First find the line containing "[run 2: critical path: stages]" in the data, then set it down exactly along with every line after it, through the last.
Provided material: Begin
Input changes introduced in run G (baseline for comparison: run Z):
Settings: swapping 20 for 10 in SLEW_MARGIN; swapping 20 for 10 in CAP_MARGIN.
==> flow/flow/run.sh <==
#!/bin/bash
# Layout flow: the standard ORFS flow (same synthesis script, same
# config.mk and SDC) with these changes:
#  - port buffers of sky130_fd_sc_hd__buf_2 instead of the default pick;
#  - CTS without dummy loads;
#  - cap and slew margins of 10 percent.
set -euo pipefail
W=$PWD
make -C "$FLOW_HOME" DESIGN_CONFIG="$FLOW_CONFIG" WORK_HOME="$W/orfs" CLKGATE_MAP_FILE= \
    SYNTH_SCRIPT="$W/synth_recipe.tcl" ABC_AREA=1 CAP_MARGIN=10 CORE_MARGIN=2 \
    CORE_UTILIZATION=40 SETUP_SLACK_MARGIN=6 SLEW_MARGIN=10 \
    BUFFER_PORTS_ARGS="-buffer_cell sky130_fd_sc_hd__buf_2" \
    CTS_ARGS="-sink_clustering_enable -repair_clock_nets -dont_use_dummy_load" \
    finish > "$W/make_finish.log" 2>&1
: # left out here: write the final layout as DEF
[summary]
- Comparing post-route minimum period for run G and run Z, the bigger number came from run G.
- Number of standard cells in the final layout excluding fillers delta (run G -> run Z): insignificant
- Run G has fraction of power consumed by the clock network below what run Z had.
What follows belongs to an exercise in optimizing a design on an open flow for small area and a short achievable clock period; a production flow would make more cautious choices.
Function was checked by simulation only, so behaviour that the tests miss may differ from the original.
No activity file was given, so power comes from the tool's default toggle rates.

==> flow/design.v <==
module midi_ring (
    input  wire       clk,
    input  wire       rst,
    input  wire       push,
    input  wire [7:0] push_byte,
    input  wire       step_en,
    output wire [7:0] front,        
    output wire       do_pop,       
    output wire       do_check,     
    output wire       ovf
);
    localparam [5:0] CNT0  = 6'd0;     
    localparam [5:0] CNT1  = 6'd1;     
    localparam [5:0] CNT63 = 6'd32;    
    reg [7:0] S [0:62-1];
    reg [5:0] cnt;
    reg       ovf_r;
    reg       phase;                
    reg [7:0] front_r;
    function [5:0] up;
        input [5:0] x;
        up = {x[4:0], x[5] ^ x[4] ^ ~|x[4:0]};
    endfunction
    function [5:0] down;
        input [5:0] y;
        down = {y[0] ^ y[5] ^ ~|y[5:1], y[5:1]};
    endfunction
    wire empty = (cnt == CNT0);
    wire one   = (cnt == CNT1);
    wire full  = (cnt == CNT63);
    assign do_pop   = step_en & ~phase & ~empty;
    assign do_check = step_en & phase;
    assign ovf      = ovf_r;
    assign front    = front_r;
    wire ovfl = push & full & ~do_pop;
    wire [511:0] rd_tab;            
    assign rd_tab[8*2 +: 8] = S[0];    
    assign rd_tab[8*4 +: 8] = S[1];    
    assign rd_tab[8*8 +: 8] = S[2];    
    assign rd_tab[8*16 +: 8] = S[3];    
    assign rd_tab[8*33 +: 8] = S[4];    
    assign rd_tab[8*3 +: 8] = S[5];    
    assign rd_tab[8*6 +: 8] = S[6];    
    assign rd_tab[8*12 +: 8] = S[7];    
    assign rd_tab[8*24 +: 8] = S[8];    
    assign rd_tab[8*49 +: 8] = S[9];    
    assign rd_tab[8*34 +: 8] = S[10];    
    assign rd_tab[8*5 +: 8] = S[11];    
    assign rd_tab[8*10 +: 8] = S[12];    
    assign rd_tab[8*20 +: 8] = S[13];    
    assign rd_tab[8*41 +: 8] = S[14];    
    assign rd_tab[8*19 +: 8] = S[15];    
    assign rd_tab[8*39 +: 8] = S[16];    
    assign rd_tab[8*15 +: 8] = S[17];    
    assign rd_tab[8*30 +: 8] = S[18];    
    assign rd_tab[8*61 +: 8] = S[19];    
    assign rd_tab[8*58 +: 8] = S[20];    
    assign rd_tab[8*52 +: 8] = S[21];    
    assign rd_tab[8*40 +: 8] = S[22];    
    assign rd_tab[8*17 +: 8] = S[23];    
    assign rd_tab[8*35 +: 8] = S[24];    
    assign rd_tab[8*7 +: 8] = S[25];    
    assign rd_tab[8*14 +: 8] = S[26];    
    assign rd_tab[8*28 +: 8] = S[27];    
    assign rd_tab[8*57 +: 8] = S[28];    
    assign rd_tab[8*50 +: 8] = S[29];    
    assign rd_tab[8*36 +: 8] = S[30];    
    assign rd_tab[8*9 +: 8] = S[31];    
    assign rd_tab[8*18 +: 8] = S[32];    
    assign rd_tab[8*37 +: 8] = S[33];    
    assign rd_tab[8*11 +: 8] = S[34];    
    assign rd_tab[8*22 +: 8] = S[35];    
    assign rd_tab[8*45 +: 8] = S[36];    
    assign rd_tab[8*27 +: 8] = S[37];    
    assign rd_tab[8*55 +: 8] = S[38];    
    assign rd_tab[8*46 +: 8] = S[39];    
    assign rd_tab[8*29 +: 8] = S[40];    
    assign rd_tab[8*59 +: 8] = S[41];    
    assign rd_tab[8*54 +: 8] = S[42];    
    assign rd_tab[8*44 +: 8] = S[43];    
    assign rd_tab[8*25 +: 8] = S[44];    
    assign rd_tab[8*51 +: 8] = S[45];    
    assign rd_tab[8*38 +: 8] = S[46];    
    assign rd_tab[8*13 +: 8] = S[47];    
    assign rd_tab[8*26 +: 8] = S[48];    
    assign rd_tab[8*53 +: 8] = S[49];    
    assign rd_tab[8*42 +: 8] = S[50];    
    assign rd_tab[8*21 +: 8] = S[51];    
    assign rd_tab[8*43 +: 8] = S[52];    
    assign rd_tab[8*23 +: 8] = S[53];    
    assign rd_tab[8*47 +: 8] = S[54];    
    assign rd_tab[8*31 +: 8] = S[55];    
    assign rd_tab[8*63 +: 8] = S[56];    
    assign rd_tab[8*62 +: 8] = S[57];    
    assign rd_tab[8*60 +: 8] = S[58];    
    assign rd_tab[8*56 +: 8] = S[59];    
    assign rd_tab[8*48 +: 8] = S[60];    
    assign rd_tab[8*32 +: 8] = S[61];    
    assign rd_tab[8*0 +: 8] = 8'bx;     
    assign rd_tab[8*1 +: 8] = 8'bx;     
    wire [7:0] rd = rd_tab[8*cnt +: 8];
    wire take_in = do_pop ? one : (empty | ovfl);
    integer i;
    always @(posedge clk) begin
        if (push) begin
            S[0] <= push_byte;
            for (i = 1; i < 62; i = i + 1)
                S[i] <= S[i-1];
        end
        front_r <= take_in ? push_byte : (do_pop ? rd : front_r);
    end
    always @(posedge clk) begin
        if (rst) begin
            cnt   <= CNT0;
            ovf_r <= 1'b0;
            phase <= 1'b0;
        end else begin
            if (ovfl)
                cnt <= CNT1;
            else if (push & ~do_pop)
                cnt <= up(cnt);
            else if (do_pop & ~push)
                cnt <= down(cnt);
            if (ovfl)
                ovf_r <= 1'b1;
            else if (do_check)
                ovf_r <= 1'b0;
            if (step_en)
                phase <= ~phase & empty;
        end
    end
endmodule
module midi_parser (
    input  wire       clk,
    input  wire       rst,
    input  wire       feed,
    input  wire [7:0] feed_byte,
    input  wire       force_desync,
    output reg        msg_valid,
    output wire [7:0] msg_status,
    output wire [7:0] msg_d1,
    output wire [7:0] msg_d2,
    output wire [1:0] msg_len
);
    reg [6:0] rs;
    reg       rs_v;
    reg       have;
    reg [7:0] pd1;
    reg [6:0] st_q;
    reg [7:0] d1_q;
    reg [7:0] d2_q;
    reg [1:0] len_q;
    wire [7:0] b     = feed_byte;
    wire       rt    = &b[7:3];
    wire       stat  = b[7] & ~rt;             
    wire       chan  = b[7] & ~(&b[6:4]);      
    wire       need1 = rs[6] & ~rs[5];         
    wire       acc   = ~b[7] & rs_v;           
    wire       emit  = rt | (acc & (need1 | have));
    always @(posedge clk) begin
        st_q  <= rt ? b[6:0] : rs;
        d1_q  <= rt ? 8'h00 : (need1 ? b : pd1);
        d2_q  <= (rt | need1) ? 8'h00 : b;
        len_q <= {~rt, b[7] | ~need1};
        if (feed & chan)
            rs <= b[6:0];
        if (feed & acc & ~need1 & ~have)
            pd1 <= b;
    end
    always @(posedge clk) begin
        if (rst) begin
            msg_valid <= 1'b0;
            rs_v      <= 1'b0;
            have      <= 1'b0;
        end else begin
            msg_valid <= feed & emit;
            if (force_desync) begin
                rs_v <= 1'b0;
                have <= 1'b0;
            end else if (feed) begin
                if (stat) begin
                    rs_v <= chan;
                    have <= 1'b0;
                end else if (acc & ~need1) begin
                    have <= ~have;
                end
            end
        end
    end
    assign msg_status = {1'b1, st_q};
    assign msg_d1     = d1_q;
    assign msg_d2     = d2_q;
    assign msg_len    = len_q;
endmodule
module midi_framer (
    input  wire       clk,
    input  wire       rst,           
    input  wire       in_valid,
    input  wire [7:0] in_byte,
    input  wire       step_en,       
    input  wire       desync_req,    
    output wire       msg_valid,
    output wire [7:0] msg_status,
    output wire [7:0] msg_d1,
    output wire [7:0] msg_d2,
    output wire [1:0] msg_len
);
    wire [7:0] front;
    wire       do_pop, do_check, ovf;
    midi_ring u_ring (
        .clk      (clk),
        .rst      (rst),
        .push     (in_valid),
        .push_byte(in_byte),
        .step_en  (step_en),
        .front    (front),
        .do_pop   (do_pop),
        .do_check (do_check),
        .ovf      (ovf)
    );
    midi_parser u_parser (
        .clk         (clk),
        .rst         (rst),
        .feed        (do_pop),
        .feed_byte   (front),
        .force_desync((do_check & ovf) | desync_req),
        .msg_valid   (msg_valid),
        .msg_status  (msg_status),
        .msg_d1      (msg_d1),
        .msg_d2      (msg_d2),
        .msg_len     (msg_len)
    );
endmodule
==> flow/run.sh <==
#!/bin/bash
# synth_recipe.tcl (not shown) runs the flow's synth.tcl, then flattens the netlist and writes it again
# the make line also repeats each setting of config.mk as NAME=value (left out here)
make -C /OpenROAD-flow-scripts/flow DESIGN_CONFIG=/design/flow/config.mk WORK_HOME=/design/flow/orfs CLKGATE_MAP_FILE= SYNTH_SCRIPT=/design/flow/synth_recipe.tcl finish
==> flow/config.mk <==
export PLATFORM = sky130hd
export DESIGN_NAME = midi_framer
export DESIGN_NICKNAME = midi_framer
export VERILOG_FILES = /design/flow/design.v
export SDC_FILE = /design/flow/constraint.sdc
export NUM_CORES = 4
export LEC_CHECK = 0
export CAP_MARGIN = 20
export CORE_MARGIN = 2
export CORE_UTILIZATION = 60
export CTS_BUF_LIST = sky130_fd_sc_hd__clkbuf_2 sky130_fd_sc_hd__clkbuf_4 sky130_fd_sc_hd__clkbuf_8
export PLACE_DENSITY = 0.75
export SLEW_MARGIN = 20
==> flow/constraint.sdc <==
create_clock -name core_clock -period 7.0 [get_ports {clk}]
set_input_delay 1.4000 -clock core_clock [delete_from_list [all_inputs] [get_ports {clk}]]
set_output_delay 1.4000 -clock core_clock [all_outputs]
set_load 0.01 [all_outputs]
==> results.yml, run 1 <==
sta:
  fin_crit_sh_pct: 46.9
  finalWorstSetupSlack_ns: 3.72
  fmax_mhz: 305
  fin_worst_skew_ns: 0.0312
  final-setup-viol-count: 0
  tightestPinTransition_ns: 0.932
  slew_viol_final: 0
  fin_setup_tns_ns: 0
  rsz0062_at_grt: "false"
  finalCriticalPeriod_ns: 3.28
  slew_headroom_pct: 37.9
  hold_viol: 0
setup_path:
  path_delay_family: "flip-flops"
  critPathCapture: "u_ring.front_r[7]$_DFFE_PP_"
  cp_max_fo: 41
  worstPathCellList: "buf_4 > mux4_2 > nor2b_1 > a31oi_1 > o21ai_0 > o21ai_0 > a31oi_1"
  r2r_start: "u_ring.cnt[0]$_SDFFE_PP0P_"
  startpoint: "u_ring.cnt[0]$_SDFFE_PP0P_"
  reg2reg_depth: 7
  crit_buf_inv: 1
  cp-start-kind: "register"
  crit_type: "reg -> reg"
  end_kind: "register"
  crit_required_ns: 7.36
  crit_arrival_ns: 3.64
  max_stage_delay_ns: 0.87
  rrSetupSlack_ns: 3.72
  path_depth: 7
  slowest_stage: "dfxtp_4"
  r2r-end: "u_ring.front_r[7]$_DFFE_PP_"
die:
  coreArea_mm2: 0.0347
  io_pins: 40
  die_h_um: 192
  dieArea_mm2: 0.0370
  rows: 68
  die_w_um: 192
  start_util_pct: 61.2
layout:
  nFillCells: 2159
  synthToLayoutAreaGrowth_pct: 11.9
  diodes: 0
  drive_above_1_share_pct: 22.5
  nets: 1143
clock_network:
  cts_setup_buffers: 0
  cts_tree: "yes"
  cts_htree_levels: 3
  cts.clk_slew.worst_paths_ns: 0.07
  insertion_delay_ns: 0.66
  cts_buffers: 86
  max-clock-path-buffers: 3
  cts_resized: 0
  hold_buffers: 0
  numClockSinks: 555
  cts_root_buf: "clkbuf_8"
placed_design:
  gp_congestion: 0.814
  preCtsSetupSlack_ns: 3.15
  io_buffers: 38
  dp_hpwl_um: 25500
grt:
  overflow: 0
  grt_max_degree: 186
  antenna_found_initial: 0
  grt_pass1_vias: 10400
  grt_usage_pct: 23.4
  grt_pass1_wl_um: 62800
logic_synthesis:
  synth_area_leader_cell: "edfxtp_1"
  yosys_warnings: 3
  synthArstFlopShare_pct: 0
  syn_area_mm2: 0.0213
  syn_inst: 1044
  synth_fp_nets: 1060
  ys_seq_area_share_pct: 76.7
  synth_seq_cells: 555
  synth.distinct_cells: 52
  syn_avg_cell_area_um2: 20.4
  synth_edf_count: 519
  synth_top_area_share_pct: 73.3
  synth_ff_type: "edfxtp_1"
  synthTopCellsByArea: "edfxtp_1 73%, mux4_2 11%, dfxtp_1 3.4%"
job:
  maxCapViolCount: 0
detailed_routing:
  firstDrtPassIters: 5
  drc: 0
  first_iter_violations: 1405
  dr_total_vias: 10500
  wl_um: 41600
  routed_via_density: 6.38
  ant_nets: 0
  wl_per_cell_um: 25.2
hold_path:
  worstHoldPathType: "reg -> reg"
power_and_ir_drop:
  powerDensity_mw_per_mm2: 371
  power.leakage_nw: 7.84
  irDropWorstVdd_mv: 0.225
outcome:
  status: "complete, no violations"
[Yosys cell counts (9+ instances only)]
| library cell | number |
|---|---|
| nand2b_1 | 15 |
| a21oi_1 | 25 |
| o21ai_0 | 21 |
| a211oi_1 | 15 |
| mux2i_1 | 47 |
| buf_4 | 9 |
| mux4_1 | 9 |
| buf_2 | 24 |
| mux4_2 | 103 |
| clkbuf_1 | 14 |
| nor2_1 | 22 |
| o22ai_1 | 15 |
| nor2b_1 | 11 |
| edfxtp_1 | 519 |
| o2bb2ai_1 | 10 |
| nand2_1 | 49 |
| nand3_1 | 15 |
| dfxtp_1 | 36 |
[routing by layer]
metal  vias up  share of wire, %  track usage, %
li1       4498                 -               -
met1      5450                43            35.9
met2       502                45            33.2
met3        84               8.5            5.26
met4         0               2.9            9.28
met5         -                 0               0
[worst min path at each step]
stage / startpoint / to / slack [ns] / cells after the start
3_3_place_gp: u_parser.rs[4]$_DFFE_PP_ / u_parser.st_q[4]$_DFF_P_ / 0.40 / 1
3_5_place_dp: u_parser.rs[3]$_DFFE_PP_ / u_parser.st_q[3]$_DFF_P_ / 0.42 / 1
2_1_floorplan: u_parser.rs[3]$_DFFE_PP_ / u_parser.st_q[3]$_DFF_P_ / 0.40 / 1
5_1_grt: u_ring.S[30][0]$_DFFE_PP_ / u_ring.S[31][0]$_DFFE_PP_ / 0.43 / 0
6_report: u_ring.S[30][0]$_DFFE_PP_ / u_ring.S[31][0]$_DFFE_PP_ / 0.41 / 0
4_1_cts: u_ring.S[30][0]$_DFFE_PP_ / u_ring.S[31][0]$_DFFE_PP_ / 0.41 / 0
[layout by cell type, fill, tap and decap left out, types with 6 or more instances in the layout]
cell type | synthesis | layout
edfxtp_1 | 519 | 519
mux4_2 | 103 | 103
clkbuf_8 | 0 | 94
nand2_1 | 49 | 49
mux2i_1 | 47 | 47
clkdlybuf4s50_1 | 0 | 37
dfxtp_1 | 36 | 32
clkbuf_4 | 0 | 27
a21oi_1 | 25 | 25
nor2_1 | 22 | 22
o21ai_0 | 21 | 21
clkinv_1 | 1 | 16
nand2b_1 | 15 | 15
nand3_1 | 15 | 15
o22ai_1 | 15 | 15
a211oi_1 | 15 | 15
nor2b_1 | 11 | 11
buf_4 | 9 | 11
o2bb2ai_1 | 10 | 10
mux4_1 | 9 | 9
clkinv_2 | 0 | 9
and3_1 | 8 | 8
inv_1 | 6 | 6
[sequential cells by signal, summed over array words and instances (netlist names)]
signal	flops
u_parser.have	1
u_parser.pd1	8
u_ring.ovf_r	1
u_parser.st_q	7
u_parser.rs	7
u_parser.d2_q	8
u_parser.msg_valid	1
u_ring.front_r	8
u_parser.len_q	2
u_ring.S	496
u_ring.phase	1
u_ring.cnt	6
u_parser.d1_q	8
u_parser.rs_v	1
[kinds of logic after synthesis]
group / synth area share [%]
fa+ha+maj: 0.177
buf+inv: 1.68
mux: 14.3
other cells: 0.0176
compound gates: 3.78
simple gates: 3.30
flops: 76.7
[final cells by class]
type | count | area [µm²] | area share [%]
sequential | 555 | 16300 | 68.6
multi-input combinational | 426 | 4610 | 19.4
clock buffer | 121 | 1500 | 6.29
tap | 455 | 569 | 2.39
timing repair buffer | 51 | 508 | 2.14
clock inverter | 35 | 262 | 1.10
inverter | 7 | 26.3 | 0.110
[worst reg2reg max path, stage by stage, from the launching register on]
cell	delay, ns
dfxtp_4	0.87
buf_4	0.69
mux4_2	0.64
nor2b_1	0.14
a31oi_1	0.14
o21ai_0	0.10
o21ai_0	0.28
a31oi_1	0.12
[report_power, final]
group / leakage [nW] / internal [mW] / switching, mW / total, mW
sequential: 5.38 / 3.98 / 0.295 / 4.27
clock: 0.923 / 1.50 / 1.24 / 2.74
combinational: 1.54 / 0.871 / 0.938 / 1.81
total: 7.84 / 6.35 / 2.47 / 8.82
[per-stage QoR]
step                hold slack [ns]  utilization [%]  cell area (µm²)  total power [mW]  instances
floorplan                     0.401                -            21300              5.54       1044
global placement              0.404             63.5            22000              6.11       1494
detailed placement            0.416             63.5            22000              6.15       1494
CTS                           0.414             68.5            23800              8.89       1650
global route                  0.432             68.5            23800              9.18       1650
finish                        0.412             68.5            23800              8.82       1650
==> run 2, diff against run 1 <==
--- a/flow/config.mk
+++ b/flow/config.mk
@@ -10,4 +10,5 @@
 export CORE_UTILIZATION = 60
 export CTS_BUF_LIST = sky130_fd_sc_hd__clkbuf_2 sky130_fd_sc_hd__clkbuf_4 sky130_fd_sc_hd__clkbuf_8
 export PLACE_DENSITY = 0.75
+export SETUP_SLACK_MARGIN = 4.5
 export SLEW_MARGIN = 20
==> results.yml, run 2 <==
outcome:
  status: "complete, no violations"
layout:
  top_register: "u_ring.S"
  layout_common_cells: "519 x edfxtp_1, 103 x mux4_2, 88 x clkbuf_8"
  diodes: 0
  synthToLayoutAreaGrowth_pct: 12.2
  layout_commonest_cell: "edfxtp_1"
  nFillCells: 2136
  largest_reg_flops: 496
  drive_above_1_share_pct: 26.2
  final_area_mm2: 0.0239
  nets: 1155
  postLayoutCoreUtil_pct: 68.7
logic_synthesis:
  syn_avg_cell_area_um2: 20.4
  ys_seq_area_share_pct: 76.7
  synthTopCellsByArea: "edfxtp_1 73%, mux4_2 11%, dfxtp_1 3.4%"
  synth_ff_type: "edfxtp_1"
  synth_area_leader_cell: "edfxtp_1"
  synthArstFlopShare_pct: 0
  synth_top_area_share_pct: 73.3
  syn_area_mm2: 0.0213
  yosys_warnings: 3
  synth_edf_count: 519
  yosys-top-cells-count: "519 x edfxtp_1, 103 x mux4_2, 49 x nand2_1"
  synth_seq_cells: 555
  synth.most_common_cell: "edfxtp_1"
  syn_inst: 1044
  synth_fp_nets: 1060
  synth.distinct_cells: 52
placed_design:
  io_buffers: 38
  place_area_mm2: 0.0221
  gp_congestion: 0.805
  dp_hpwl_um: 25200
clock_network:
  cts_root_buf: "clkbuf_8"
  numClockSinks: 555
  cts_buffers: 85
  cts_tree: "yes"
  hold_buffers: 0
  insertion_delay_ns: 0.64
  max-clock-path-buffers: 3
  cts.clk_slew.worst_paths_ns: 0.06
  cts_htree_levels: 3
job:
  maxCapViolCount: 0
detailed_routing:
  firstDrtPassIters: 5
  wl_um: 42700
  ant_nets: 0
  dr_total_vias: 10600
  routed_via_density: 6.40
  first_iter_violations: 1245
  drc: 0
  wl_per_cell_um: 25.8
setup_path:
  r2r_start: "u_ring.cnt[3]$_SDFFE_PP0P_"
  cp_max_fo: 8
  r2r-end: "u_ring.front_r[2]$_DFFE_PP_"
  crit_arrival_ns: 2.90
  crit_type: "in -> reg"
  crit_required_ns: 7.37
  rrSetupSlack_ns: 4.57
  reg2reg_depth: 7
  end_kind: "register"
  cp-start-kind: "input port"
power_and_ir_drop:
  irDropWorstVdd_mv: 0.245
  total_power_mw: 8.77
  power.leakage_nw: 7.88
  powerDensity_mw_per_mm2: 368
die:
  start_util_pct: 61.2
  rows: 68
  dieArea_mm2: 0.0370
  die_h_um: 192
  coreArea_mm2: 0.0347
  die_w_um: 192
  io_pins: 40
sta:
  slew_headroom_pct: 40.8
  fin_crit_sh_pct: 36.1
  timing.hold.ws_ns: 0.422
  slew_viol_final: 0
  final-setup-viol-count: 0
  hold_viol: 0
  fin_setup_tns_ns: 0
  tightestPinTransition_ns: 0.887
  fin_worst_skew_ns: 0.0262
  rsz0062_at_grt: "true"
  fmax_mhz: 396
  finalCriticalPeriod_ns: 2.53
hold_path:
  hold_start: "u_ring.S[27][2]$_DFFE_PP_"
  hold_path_depth: 0
  holdPathEnd: "u_ring.S[28][2]$_DFFE_PP_"
  worstHoldPathType: "reg -> reg"
grt:
  grt_pass1_vias: 10600
  grtUsageMet2_pct: 35.8
  grt_usage_pct: 24.0
  grt_max_degree: 92
  met1_usage_pct: 34.8
  gr-max-usage-layer: "met2"
  antenna_found_initial: 0
  use_met3_pct: 6.27
  grt_pass1_wl_um: 63700
  overflow: 0
[run 2: layout make-up]
| cell class | count | area [µm²] | share of cell area (%) |
|---|---|---|---|
| inverters | 7 | 31.3 | 0.131 |
| multi-input cells | 426 | 4680 | 19.6 |
| flip-flops and latches | 555 | 16300 | 68.4 |
| clock buffers | 113 | 1400 | 5.86 |
| clock inverters | 34 | 164 | 0.687 |
| repair buffers | 64 | 678 | 2.84 |
| well taps | 455 | 569 | 2.39 |
[run 2: power by group]
| group | switching [mW] | internal [mW] |
|---|---|---|
| Sequential | 0.188 | 3.98 |
| Clock | 1.20 | 1.30 |
| Combinational | 1.13 | 0.979 |
[run 2: cell families (layout without fill, tap and decap cells)]
kind of cell             Yosys count  in the layout  synth area share, %
flip-flops                       555            555                 76.7
multiplexers                     161            161                 14.3
AND/OR/NAND/NOR                  142            142                 3.30
AO/OA/AOI/OAI                    119            119                 3.78
buffers and inverters             63            218                 1.68
adder cells (fa/ha/maj)            3              3                0.177
other                              1              1               0.0176
[run 2: repair_timing]
action	4_1_cts	5_1_grt
setup endpoints to repair	245	138
gates resized for setup	134	14
gates cloned	1	0
pin swaps	2	1
buffers inserted	11	0
[run 2: worst max path at each step]
stage          slack [ns]                     endpoint  cells after the start                     start
3_3_place_gp         3.16    u_ring.S[60][5]$_DFFE_PP_                      3                  in_valid
5_1_grt              4.46  u_ring.front_r[2]$_DFFE_PP_                      6                   step_en
3_5_place_dp         3.10     u_ring.S[3][5]$_DFFE_PP_                      3                  in_valid
4_1_cts              4.48                msg_status[2]                      1  u_parser.st_q[2]$_DFF_P_
6_report             4.47  u_ring.front_r[2]$_DFFE_PP_                      6                   step_en
2_1_floorplan        4.44  u_ring.front_r[0]$_DFFE_PP_                      6                   step_en
[run 2: routing by layer]
layer  routed length, µm  vias to the layer above
met2               20000                      527
met4                 947                        0
met3                3800                       73
li1                    -                     4514
met1               17900                     5476
met5                   0                        -
[run 2: critical path: stages]
cell,delay [ns]
dlygate4sd2_1,0.33
nand2b_4,0.13
a31oi_4,0.24
a2111o_2,0.30
nand3_1,0.15
o32a_1,0.33
[run 2: through the flow]
step	instances	setup slack, ns
3_5_place_dp	1495	3.10
4_1_cts	1654	4.48
2_1_floorplan	1044	4.44
6_report	1654	4.47
5_1_grt	1654	4.46
3_3_place_gp	1495	3.16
Provided material: End
[Reply to the task]
[run 2: critical path: stages]
cell,delay [ns]
dlygate4sd2_1,0.33
nand2b_4,0.13
a31oi_4,0.24
a2111o_2,0.30
nand3_1,0.15
o32a_1,0.33
[run 2: through the flow]
step	instances	setup slack, ns
3_5_place_dp	1495	3.10
4_1_cts	1654	4.48
2_1_floorplan	1044	4.44
6_report	1654	4.47
5_1_grt	1654	4.46
3_3_place_gp	1495	3.16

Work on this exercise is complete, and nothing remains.